▶ _DESCRIPTION OF THE TASK_
Keep only the lines of the listing that include the word "through", and copy them.

▶ _INPUT FOR THIS TASK_
· · · · ·

**src/design/spm_pkg.sv**
```systemverilog
// spm_pkg: constants shared by the serial peripheral port core and its shifter.
// assumes a 250 MHz system clock; no register bus, controls are plain ports.
package spm_pkg;
    localparam int CLK_PERIOD_PS = 4000;
    // fastest serial bit rate in bits per second
    localparam int MAX_BIT_RATE = 2000000;
    localparam int BIT_PERIOD_PS = 500000;
    // half bit period in clocks, rounded up so the rate never exceeds the limit
    localparam int HALF_BIT_CYCLES = (BIT_PERIOD_PS / 2 + CLK_PERIOD_PS - 1) / CLK_PERIOD_PS;
    localparam int BYTE_BITS = 8;
    localparam int SS_DIR_BIT = 5;
    localparam logic [7:0] RX_RESET = 8'h00;
    typedef enum logic [1:0]
    {
        SPM_IDLE = 2'b00,
        SPM_LOW = 2'b01,
        SPM_HIGH = 2'b10
    } spm_state_t;
endpackage

```
**src/design/spm_shift.sv**
```systemverilog
// spm_shift: one byte shift register, msb first, loads and shifts on strobes.
// assumes strobes come from logic on the same clock.
`timescale 1ns/100ps
`default_nettype none
module spm_shift #(
    parameter int WIDTH = 8
) (
    input wire logic clk,
    input wire logic rst_b,
    input wire logic load,
    input wire logic [WIDTH-1:0] load_data,
    input wire logic sample,
    input wire logic sample_bit,
    input wire logic shift,
    output logic out_bit,
    output logic [WIDTH-1:0] data
);
    logic [WIDTH-1:0] sreg;
    logic [WIDTH-1:0] next_sreg;
    logic held;
    logic next_held;

    initial
    begin
        if (WIDTH < 2) $error("spm_shift width too small");
    end

    always_comb
    begin
        next_sreg = sreg;
        next_held = held;
        if (load)
            next_sreg = load_data;
        else if (sample)
            next_held = sample_bit;
        else if (shift)
            next_sreg = {sreg[WIDTH-2:0], held};
    end

    always_ff @(posedge clk or negedge rst_b)
    begin
        if (!rst_b)
        begin
            sreg <= '0;
            held <= 1'b0;
        end
        else
        begin
            sreg <= next_sreg;
            held <= next_held;
        end
    end

    assign out_bit = sreg[WIDTH-1];
    assign data = sreg;
endmodule
`default_nettype wire

```
**src/design/spm_core.sv**
```systemverilog
// spm_core: master or slave serial peripheral port, pin level, mode 0 timing.
// assumes pins come from outside; all pin inputs pass two flip-flops first.
`timescale 1ns/100ps
`default_nettype none
module spm_core (
    input wire logic clk,
    input wire logic rst_b,
    input wire logic port_enable,
    input wire logic master_select_bit,
    input wire logic intr_enable,
    input wire logic [7:0] port_direction_reg,
    input wire logic ss_gpo_value,
    input wire logic tx_write,
    input wire logic [7:0] tx_data,
    input wire logic clear_done,
    input wire logic clear_fault,
    input wire logic sck_in,
    input wire logic mosi_in,
    input wire logic miso_in,
    input wire logic ss_b_in,
    output logic sck_out,
    output logic sck_oe,
    output logic mosi_out,
    output logic mosi_oe,
    output logic miso_out,
    output logic miso_oe,
    output logic ss_b_out,
    output logic ss_b_oe,
    output logic [7:0] rx_data,
    output logic xfer_done,
    output logic mode_fault,
    output logic busy,
    output logic irq
);
    localparam int HB = spm_pkg::HALF_BIT_CYCLES;
    localparam logic [7:0] HB_M1 = 8'(HB - 1);
    localparam logic [3:0] LAST_BIT = 4'(spm_pkg::BYTE_BITS - 1);
    localparam int SS_DIR = spm_pkg::SS_DIR_BIT;

    logic [2:0] sck_s, next_sck_s;
    logic [1:0] mosi_s, miso_s, ss_s, next_mosi_s, next_miso_s, next_ss_s;
    spm_pkg::spm_state_t state, next_state;
    logic [7:0] hcnt, next_hcnt;
    logic [3:0] bitn, next_bitn;
    logic [7:0] next_rx_data;
    logic next_xfer_done, next_mode_fault, next_busy, next_irq;
    logic next_sck_out, next_sck_oe, next_mosi_oe, next_miso_oe;
    logic next_ss_b_out, next_ss_b_oe, next_mosi_out, next_miso_out;
    logic sh_load, sh_sample, sh_shift, sh_bit, sh_out, done_ev, byte_end, next_byte_end;
    logic [7:0] sh_data;
    logic sck_rise, sck_fall, ss_lo, ss_is_input, slave_sel;

    // two stage synchronisers; bit 0 first stage, bit 1 stable, sck bit 2 finds edges
    always_comb
    begin
        next_sck_s = {sck_s[1:0], sck_in};
        next_mosi_s = {mosi_s[0], mosi_in};
        next_miso_s = {miso_s[0], miso_in};
        next_ss_s = {ss_s[0], ss_b_in};
    end
    always_ff @(posedge clk or negedge rst_b)
    begin
        if (!rst_b)
        begin
            sck_s <= 3'h0;
            mosi_s <= 2'h0;
            miso_s <= 2'h0;
            ss_s <= 2'h3;
        end
        else
        begin
            sck_s <= next_sck_s;
            mosi_s <= next_mosi_s;
            miso_s <= next_miso_s;
            ss_s <= next_ss_s;
        end
    end
    assign sck_rise = sck_s[1] & ~sck_s[2];
    assign sck_fall = ~sck_s[1] & sck_s[2];
    assign ss_lo = ~ss_s[1];
    assign ss_is_input = ~master_select_bit | ~port_direction_reg[spm_pkg::SS_DIR_BIT];
    assign slave_sel = port_enable & ~master_select_bit & ss_lo;

    spm_shift #(
        .WIDTH(spm_pkg::BYTE_BITS)
    ) u_shift (
        .clk(clk),
        .rst_b(rst_b),
        .load(sh_load),
        .load_data(tx_data),
        .sample(sh_sample),
        .sample_bit(sh_bit),
        .shift(sh_shift),
        .out_bit(sh_out),
        .data(sh_data)
    );

    always_comb
    begin
        next_state = state;
        next_hcnt = hcnt;
        next_bitn = bitn;
        sh_load = 1'b0;
        sh_sample = 1'b0;
        sh_shift = 1'b0;
        sh_bit = master_select_bit ? miso_s[1] : mosi_s[1];
        done_ev = 1'b0;
        next_sck_out = 1'b0;
        case (state)
            spm_pkg::SPM_IDLE:
            begin
                next_bitn = 4'h0;
                next_hcnt = 8'h00;
                if (tx_write && port_enable && !(master_select_bit && ss_is_input && ss_lo))
                    sh_load = 1'b1;
                if ((sh_load && master_select_bit) || slave_sel)
                    next_state = spm_pkg::SPM_LOW;
            end
            spm_pkg::SPM_LOW:
            begin
                if (master_select_bit)
                begin
                    next_hcnt = hcnt + 8'h01;
                    if (hcnt == HB_M1)
                    begin
                        next_hcnt = 8'h00;
                        sh_sample = 1'b1;
                        next_state = spm_pkg::SPM_HIGH;
                    end
                end
                else if (!slave_sel)
                    next_state = spm_pkg::SPM_IDLE;
                else if (sck_rise)
                begin
                    sh_sample = 1'b1;
                    next_state = spm_pkg::SPM_HIGH;
                end
            end
            spm_pkg::SPM_HIGH:
            begin
                next_sck_out = master_select_bit;
                if (master_select_bit ? (hcnt == HB_M1) : sck_fall)
                begin
                    next_hcnt = 8'h00;
                    sh_shift = 1'b1;
                    next_bitn = bitn + 4'h1;
                    next_sck_out = 1'b0;
                    next_state = spm_pkg::SPM_LOW;
                    if (bitn == LAST_BIT)
                    begin
                        done_ev = 1'b1;
                        next_state = spm_pkg::SPM_IDLE;
                    end
                end
                else if (master_select_bit)
                    next_hcnt = hcnt + 8'h01;
                else if (!slave_sel)
                    next_state = spm_pkg::SPM_IDLE;
            end
            default:
                next_state = spm_pkg::SPM_IDLE;
        endcase
        if (!port_enable)
            next_state = spm_pkg::SPM_IDLE;
        if (master_select_bit && ss_is_input && ss_lo && state != spm_pkg::SPM_IDLE)
            next_state = spm_pkg::SPM_IDLE;
    end

    always_comb
    begin
        next_byte_end = done_ev;
        next_xfer_done = (xfer_done & ~clear_done) | byte_end;
        next_rx_data = byte_end ? sh_data : rx_data;
        // low select on master is fault when the select pin is an input
        next_mode_fault = (mode_fault & ~clear_fault)
            | (port_enable & master_select_bit & ss_is_input & ss_lo);
        next_irq = intr_enable & (next_xfer_done | next_mode_fault);
        next_busy = next_state != spm_pkg::SPM_IDLE;
        next_sck_oe = port_enable & master_select_bit;
        next_mosi_oe = port_enable & master_select_bit;
        next_mosi_out = (next_state == spm_pkg::SPM_IDLE) ? 1'b0 : sh_out;
        next_miso_out = sh_out;
        next_miso_oe = slave_sel;
        next_ss_b_oe = ~ss_is_input;
        next_ss_b_out = ss_gpo_value;
        if (sh_load)
        begin
            next_mosi_out = tx_data[7];
            next_miso_out = tx_data[7];
        end
        else if (sh_shift)
        begin
            next_mosi_out = sh_data[6];
            next_miso_out = sh_data[6];
        end
    end

    always_ff @(posedge clk or negedge rst_b)
    begin
        if (!rst_b)
        begin
            state <= spm_pkg::SPM_IDLE;
            hcnt <= 8'h00;
            bitn <= 4'h0;
            rx_data <= spm_pkg::RX_RESET;
            xfer_done <= 1'b0;
            mode_fault <= 1'b0;
            busy <= 1'b0;
            irq <= 1'b0;
            byte_end <= 1'b0;
            sck_out <= 1'b0;
            sck_oe <= 1'b0;
            mosi_out <= 1'b0;
            mosi_oe <= 1'b0;
            miso_out <= 1'b0;
            miso_oe <= 1'b0;
            ss_b_out <= 1'b1;
            ss_b_oe <= 1'b0;
        end
        else
        begin
            state <= next_state;
            hcnt <= next_hcnt;
            bitn <= next_bitn;
            rx_data <= next_rx_data;
            xfer_done <= next_xfer_done;
            mode_fault <= next_mode_fault;
            busy <= next_busy;
            irq <= next_irq;
            byte_end <= next_byte_end;
            sck_out <= next_sck_out;
            sck_oe <= next_sck_oe;
            mosi_out <= next_mosi_out;
            mosi_oe <= next_mosi_oe;
            miso_out <= next_miso_out;
            miso_oe <= next_miso_oe;
            ss_b_out <= next_ss_b_out;
            ss_b_oe <= next_ss_b_oe;
        end
    end

    a_slave_ss_in: assert property (@(posedge clk) disable iff (!rst_b)
        !master_select_bit |=> !ss_b_oe) else $error("select driven in slave role");
    a_desel_float: assert property (@(posedge clk) disable iff (!rst_b)
        (!master_select_bit && !ss_lo) |=> !miso_oe) else $error("miso driven while deselected");
    a_gpo_follow: assert property (@(posedge clk) disable iff (!rst_b)
        (master_select_bit && port_direction_reg[SS_DIR]) |=> (ss_b_oe && ss_b_out == $past(ss_gpo_value)))
        else $error("select output not following value");
    a_fault_set: assert property (@(posedge clk) disable iff (!rst_b)
        (port_enable && master_select_bit && !port_direction_reg[SS_DIR] && ss_lo) |=> mode_fault)
        else $error("mode fault missed");
    a_fault_hold: assert property (@(posedge clk) disable iff (!rst_b)
        (mode_fault && !clear_fault) |=> mode_fault) else $error("mode fault lost");
    a_done_hold: assert property (@(posedge clk) disable iff (!rst_b)
        (xfer_done && !clear_done) |=> xfer_done) else $error("done flag lost");
    a_master_sck: assert property (@(posedge clk) disable iff (!rst_b)
        (port_enable && master_select_bit) |=> sck_oe) else $error("master clock not driven");
    a_sck_width: assert property (@(posedge clk) disable iff (!rst_b)
        ($rose(sck_out) && master_select_bit && port_enable && !ss_is_input)
        |-> sck_out [*8]) else $error("serial clock high too short");
    a_irq_mask: assert property (@(posedge clk) disable iff (!rst_b)
        irq |-> $past(intr_enable)) else $error("interrupt without enable");
endmodule
`default_nettype wire

```
**config.mk**
```make
export PLATFORM = sky130hd
export DESIGN_NAME = spm_core
export DESIGN_NICKNAME = d
export VERILOG_FILES = /design/src/design/spm_pkg.sv /design/src/design/spm_shift.sv /design/src/design/spm_core.sv
export SDC_FILE = /design/constraint.sdc
export NUM_CORES = 1
export LEC_CHECK = 0
export BUFFER_PORTS_ARGS = -buffer_cell sky130_fd_sc_hd__buf_2
export CAP_MARGIN = 20
export CORE_MARGIN = 3
export CORE_UTILIZATION = 54
export DETAILED_ROUTE_END_ITERATION = 10
export GPL_ROUTABILITY_DRIVEN = 0
export HOLD_SLACK_MARGIN = 0.05
export PLACE_DENSITY = 0.76
export SETUP_SLACK_MARGIN = 0.5
export SLEW_MARGIN = 20
export SYNTH_ARGS = -nofsm -noshare
export SYNTH_HDL_FRONTEND = slang
export SYNTH_HIERARCHICAL = 1
export SYNTH_SLANG_ARGS = --single-unit
export TNS_END_PERCENT = 10
```
**constraint.sdc**
```tcl
create_clock -name clk -period 2.2 [get_ports clk]
set_input_delay 0.33 -clock clk [delete_from_list [all_inputs] [get_ports clk]]
set_output_delay 0.33 -clock clk [all_outputs]
set_load 0.005 [all_outputs]
```
# == Word-level counts from Yosys, hierarchy flattened ==
# Index checks and enable logic that the tools add are counted.
# op_classes
addsub,2
n_eq_ne,8
mux,44
n_bitwise,23
n_reduce_logical,19
# ops
operator,count
2-to-1 mux 8 bit,7
case mux 8 bit (3 select lines),1
2-to-1 mux 1 bit,23
2-to-1 mux 2 bit,10
bitwise AND 1 bit,10
inverter 1 bit,9
adder 8 x 1 -> 8 bit (second input constant),1
== test 8 x 6 -> 1 bit (second input constant),1
case mux 4 bit (2 select lines),1
nonzero test 2 bit,4
logical AND 1 bit,6
inequality test 2 bit (second input constant),3
case mux 2 bit (3 select lines),1
AND reduction 2 bit,3
adder 4 x 1 -> 4 bit (second input constant),1
== test 4 x 3 -> 1 bit (second input constant),1
zero test 2 bit,2
2-to-1 mux 4 bit,1
bitwise OR 1 bit,4
inequality test 3 bit (second input constant),1
AND reduction 3 bit,1
nonzero test 3 bit,1
== test 2 x 1 -> 1 bit (second input constant),1
== test 2 bit (second input constant),1
other kinds (2),2
# word_totals
reg_bits,52
inputBits,29

# == Longest topological paths before layout ==
# Gate-level depths: netlist (run 1).
# logic_depth
depth_word,18
depth_mapped,10
depth_no_buf,8

# == Cells and area by module ==
# The synthesis (run 1) kept the hierarchy.
# by_module_without_submodules
module,instances,cells_per_inst,area_each_um2,seq_area_each_um2
spm_core,1,173,1961.9,1079.8
spm_shift,1,40,481.7,225.2

# == Worst setup path after synthesis (run 1) ==
# OpenSTA, ideal clock, no wires.
# synth_timing
kind,reg-to-reg
startpoint,register hcnt[0]
endpoint,"register u_shift.sreg[2], in the netlist u_shift/data[2]"
setup_time_ps,126
arrival_ps,1891
t_required_ps,2074
path_slack_ps,183
path_stages_with_launch,9
n_path_buf,1
cell_sequence,dfrtp_1 inv_1 ha_1 and4bb_2 and3_2 o21a_1 nand2b_1 buf_2 a221o_1
# synth_between
elab_chain_cells,6
# synth_lines
item,line_no,rtl
"start, declared",spm_core.sv:43,"logic [7:0] hcnt, next_hcnt;"
"start signal, assigned",spm_core.sv:223,hcnt <= next_hcnt;
== test 8 x 6 -> 1 bit,spm_core.sv:124,if (hcnt == HB_M1)
2-to-1 mux 1 bit,spm_core.sv:124,
2-to-1 mux 1 bit,spm_core.sv:121,if (master_select_bit)
2-to-1 mux 1 bit,spm_core.sv:109,case (state)
via sh_sample,spm_core.sv:49,"logic sh_load, sh_sample, sh_shift, sh_bit, sh_out, done_ev, byte_end, next_byte_end;"
inequality test 2 bit (no line),-,
AND reduction 2 bit (no line),-,
"end signal, assigned",spm_shift.sv:49,sreg <= next_sreg;
"end, declared",spm_shift.sv:18,logic [WIDTH-1:0] sreg;
# The timed path passes the listed nets, and every way through them passes these cells.
# A chain may end at the register's enable or synchronous reset.

# == Worst setup path in the final report (run 1) ==
# layout_timing
startpoint,register hcnt[0]
endpoint,"register u_shift.sreg[0], in the netlist u_shift/data[0]"
# The elaborated chain is that of the path after synthesis.

==> metrics.cfg, run 1 <==
[power]
swShare=0.2531
power_leakage_nw=1.388
peakVddDrop_mv=0.5067
power_mw=1.812
power_frac_comb=0.126
p_int_mw=1.353
powerDensity_mw_per_mm2=600.7
p_clk_frac=0.297
p_sw_mw=0.4587
seq_power_share=0.577

[timing]
fin_ws_ns=0.1085
setup_viol=0
fmax_ghz=0.4781
tns_ns=0
slew_violations=0
tightest_slew_ns=0.5609
rsz0062_at_grt=true
period_share=0.9507
max_slew_margin=0.6252
timing.final.hold_violations=0
post-route-min-period_ns=2.091
fin_skew_ns=0.006715

[detailed_routing]
firstDrtPassIters=4
avgViaCountPerCell=5.737
wl_mm=4.813
post_drt_wl_per_cell_um=15.28
drtIter0Drc=89
vias=1807
antenna_left=0
drc_errors=0

[clock_tree]
clk_pin_slew_ns=0.09
h-tree-depth=2
tritoncts=built
cts_made_buffers=5
cts_root_buf=clkbuf_8
clock_latency_ns=0.30
cts_sinks=52
clock_path_buffers=2

[synth]
yosys_warnings=6
synthSimpleGateAreaFrac=0.1787
synth_cells=213
synth_seq_area_share=0.5341
synthesis.nets=250
synth_mux_area_frac=0.05428
ys.flop_type=dfrtp_1
synth-adder-area-share=0.04096
ys_seq_elements=52
synth_edf_count=0
synth_xor_area_frac=0.01792
synth_compound_area_frac=0.1347
ys_types=46
synth_area_sq_mm=0.002444
synth_top_family_by_area=simple AND/OR/NAND/NOR gates
async_reset_ff_frac=1.000
synth.avg_cell_area_sq_um=11.47

[min_path]
holdCritPathClass=in -> reg
min_from=ss_b_in

[die]
die_height_um=73.27
initial_utilization=0.5856
core_area_sq_mm=0.004173
row_count=23
die_area_sq_mm=0.005368
die_w_um=73.27
pin_count=49

[critical_path]
cp-end-kind=flip-flop
critPathLaunchType=flip-flop
worstSetupPathType=reg -> reg
path_max_fanout=8
crit_required_ns=2.44
worstPathArrival_ns=2.33
startpoint=hcnt[0]$_DFFE_PN0P_
r2r_start=hcnt[0]$_DFFE_PN0P_

[cells_and_area]
drive_gt1_frac=0.3774
fin_cells=315
area_growth_pct=23.45
diodes=0
fin_nets=301

[job]
maxCapViolCount=0

[global_routing]
grt_usage=0.1863
grt_max_degree=30
overflow=0
grt_pass1_vias=1662
grt_pass1_wl_mm=7.707
antenna_found_initial=0

[placement]
place_hpwl_mm=3.210
placed_cells=300
place_ws_ns=0.1688
port_buffers=41

[status]
outcome=finished, final reports clean

==> timing repair <==
action                                  4_1_cts  5_1_grt
endpoints found under the setup margin       26       26
endpoints found under the hold margin        22        0
cloned                                        1        0
hold buffers                                  1        0
setup buffers                                 2        3
pin swaps                                     1        4
resized for setup                             5       22
==> worst paths after layout <==
kind | to | cells after the start | slack (ns)
max | u_shift/data[0]$_DFFE_PN0P_ | 8 | 0.11
min | ss_s[0]$_DFF_PN1_ | 1 | 0.12
max reg2reg | u_shift/data[0]$_DFFE_PN0P_ | 8 | 0.11
min reg2reg | sck_s[1]$_DFF_PN0_ | 0 | 0.36
max in group asynchronous | ss_s[0]$_DFF_PN1_ | 3 | 1.06
min in group asynchronous | hcnt[1]$_DFFE_PN0P_ | 2 | 0.54
==> per-layer routing <==
layer,wire length [um],vias to the layer above,track usage
met1,2325,897,0.2649
met3,242,5,0.05198
met2,2208,45,0.2850
met5,0,-,0
met4,37,0,0.04303
li1,-,860,-
==> stage by stage <==
stage	cell area [sq um]	util	hold WS (ns)
floorplan	2472	-	0.03441
global placement	2741	0.6570	0.3327
detailed placement	2741	0.6570	0.3363
CTS	2873	0.6885	0.1094
global route	3017	0.7229	0.09871
finish	3017	0.7229	0.1159
==> logic make-up (layout without fill, tap and decap cells) <==
logic type      Yosys count  after routing
compound gates           45             45
xor+xnor                  5              5
fa+ha+maj                 8              8
buf+inv                  18             70
flops                    52             52
mux                      12             12
simple gates             73             73
==> sequential cells by signal, indices dropped and copies added, names as in the netlist, 2 cells and up <==
| signal | flops |
|---|---|
| sck_s | 3 |
| bitn | 4 |
| miso_s | 2 |
| mosi_s | 2 |
| hcnt | 8 |
| rx_data | 8 |
| u_shift/data | 8 |
| ss_s | 2 |
| state | 2 |
==> synthesized netlist by cell type, drive strengths merged (7+ instances only) <==
| library cell | count | area [sq um] |
|---|---|---|
| dfrtp | 49 | 1226 |
| nand2 | 15 | 56.30 |
| nor2b | 15 | 93.84 |
| mux2 | 10 | 112.6 |
| o21ai | 10 | 50.04 |
| buf | 9 | 62.55 |
| nor2 | 9 | 33.78 |
| a21oi | 8 | 43.79 |
| a221o | 8 | 80.08 |
| ha | 8 | 100.1 |
| nor4bb | 8 | 80.08 |
| inv | 7 | 26.28 |
==> cell usage in the layout, fill, tap and decap left out, drive strengths merged, types with 2 or more instances in the layout <==
master	instances
buf	53
dfrtp	49
nor2b	15
nand2	15
mux2	10
o21ai	10
nor2	9
a221o	8
ha	8
nor4bb	8
a21oi	8
inv	7
clkbuf	6
nor3	4
nand3	4
nand2b	4
nand3b	3
o22ai	3
and2	3
xnor2	3
dfstp	3
o31ai	3
a21o	2
and3	2
nor3b	2
mux2i	2
a21boi	2
xor2	2
clkinvlp	2
o21a	2
==> power by group through the flow <==
stage,Sequential (mW),Combinational (mW),Clock [mW]
after detailed placement,1.06,0.206,0
after global placement,1.06,0.202,0
after floorplan,1.05,0.129,0
after CTS,1.04,0.211,0.551
final,1.05,0.228,0.539
after global routing,1.05,0.252,0.593
==> final cells by class <==
class / instances / area (sq um)
Timing Repair inverter: 1 / 7.507
Multi-Input combinational cell: 143 / 1195
Fill cell: 296 / 1156
Clock inverter: 2 / 16.27
Sequential cell: 52 / 1306
Timing Repair Buffer: 54 / 330.3
Inverter: 7 / 26.28
Tap cell: 50 / 62.56
Clock buffer: 6 / 72.57
==> worst max-delay path, stage by stage, from the launching register on <==
cell      delay (ns)
dfrtp_1         0.36
inv_1           0.05
ha_1            0.19
and4bb_2        0.28
and3_4          0.19
o21a_4          0.23
buf_4           0.15
nor4bb_1        0.38
a221o_1         0.19
No activity file was read; power rests on OpenSTA's default activity.
==> run 2, diff against run 1 <==
PLACE_DENSITY = unset   (was 0.76)
PLACE_DENSITY_LB_ADDON = 0.3   (was unset)
==> run 2 against run 1 <==
  * Flip-flop and latch count unchanged
  * Critical endpoint is now mosi_out$_DFF_PN0_
  * Critical path type unchanged
  * Die area is the same
  * Setup slack improved by 0.098 ns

· · · · ·

▶ _SOLUTION FOR THIS TASK_
# The timed path passes the listed nets, and every way through them passes these cells.
==> power by group through the flow <==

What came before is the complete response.